Background: Tyrosine kinase inhibitors (TKIs) have increased survival dramatically for patients with chronic myeloid leukemia (CML), but continuous administration of these drugs may elicit long-term toxicity.
Objective: To investigate the incidence of vascular events in patients with CML treated with first- and second-generation TKIs.
Design: Retrospective cohort study using nationwide population-based registries.
Patients: All patients diagnosed with chronic-phase CML in Sweden from 2002 to 2012 and treated with a TKI, and 5 age- and sex-matched control individuals per patient.
Measurements: Relative risks, expressed as incidence rate ratios comparing patients with control individuals, were calculated. Events per 1000 person-years were assessed in interdrug comparisons.

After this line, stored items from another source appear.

[config.mk]
export PLATFORM = sky130hd
export DESIGN_NAME = dram_host_port_ctrl
export DESIGN_NICKNAME = d
export VERILOG_FILES = /design/src/rtl/dram_host_port_ctrl.sv
export SDC_FILE = /design/constraint.sdc
export NUM_CORES = 1
export LEC_CHECK = 0
export CAP_MARGIN = 20
export CORE_MARGIN = 3
export CORE_UTILIZATION = 42
export CTS_CLUSTER_SIZE = 10
export DETAILED_ROUTE_END_ITERATION = 10
export PLACE_DENSITY = 0.77
export SYNTH_ARGS = -nofsm -noshare
export SYNTH_HDL_FRONTEND = slang
export SYNTH_SLANG_ARGS = --single-unit
[constraint.sdc]
create_clock -name clk -period 1.86 [get_ports clk]
set_input_delay 0.186 -clock clk [delete_from_list [all_inputs] [get_ports clk]]
set_output_delay 0.186 -clock clk [all_outputs]
set_load 0.05 [all_outputs]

Results: 896 patients, 94.4% with documented TKI treatment, were followed for a median of 4.2 years. There were 54 arterial and 20 venous events in the CML cohort, corresponding to relative risks of 1.5 (95% CI, 1.1 to 2.1) and 2.0 (CI, 1.2 to 3.3), respectively. The event rate for myocardial infarction was higher in patients treated with nilotinib or dasatinib (29 and 19 per 1000 person-years, respectively) than in those receiving imatinib (8 per 1000 person-years), although data are limited and the CIs were wide and overlapped. Among 31 patients treated with a TKI who had myocardial infarction, 26 (84%) had at least 1 major cardiac risk factor diagnosed before the event occurred.
Limitations: Patients may have been exposed to multiple TKIs. Data on second- and third-generation TKIs were limited.
Conclusion: An increased risk for arterial and venous vascular events was seen in patients with CML treated with a TKI. Further study is needed to determine whether the risk for myocardial infarction increases with second-generation drugs.
Primary Funding Source: No external funding.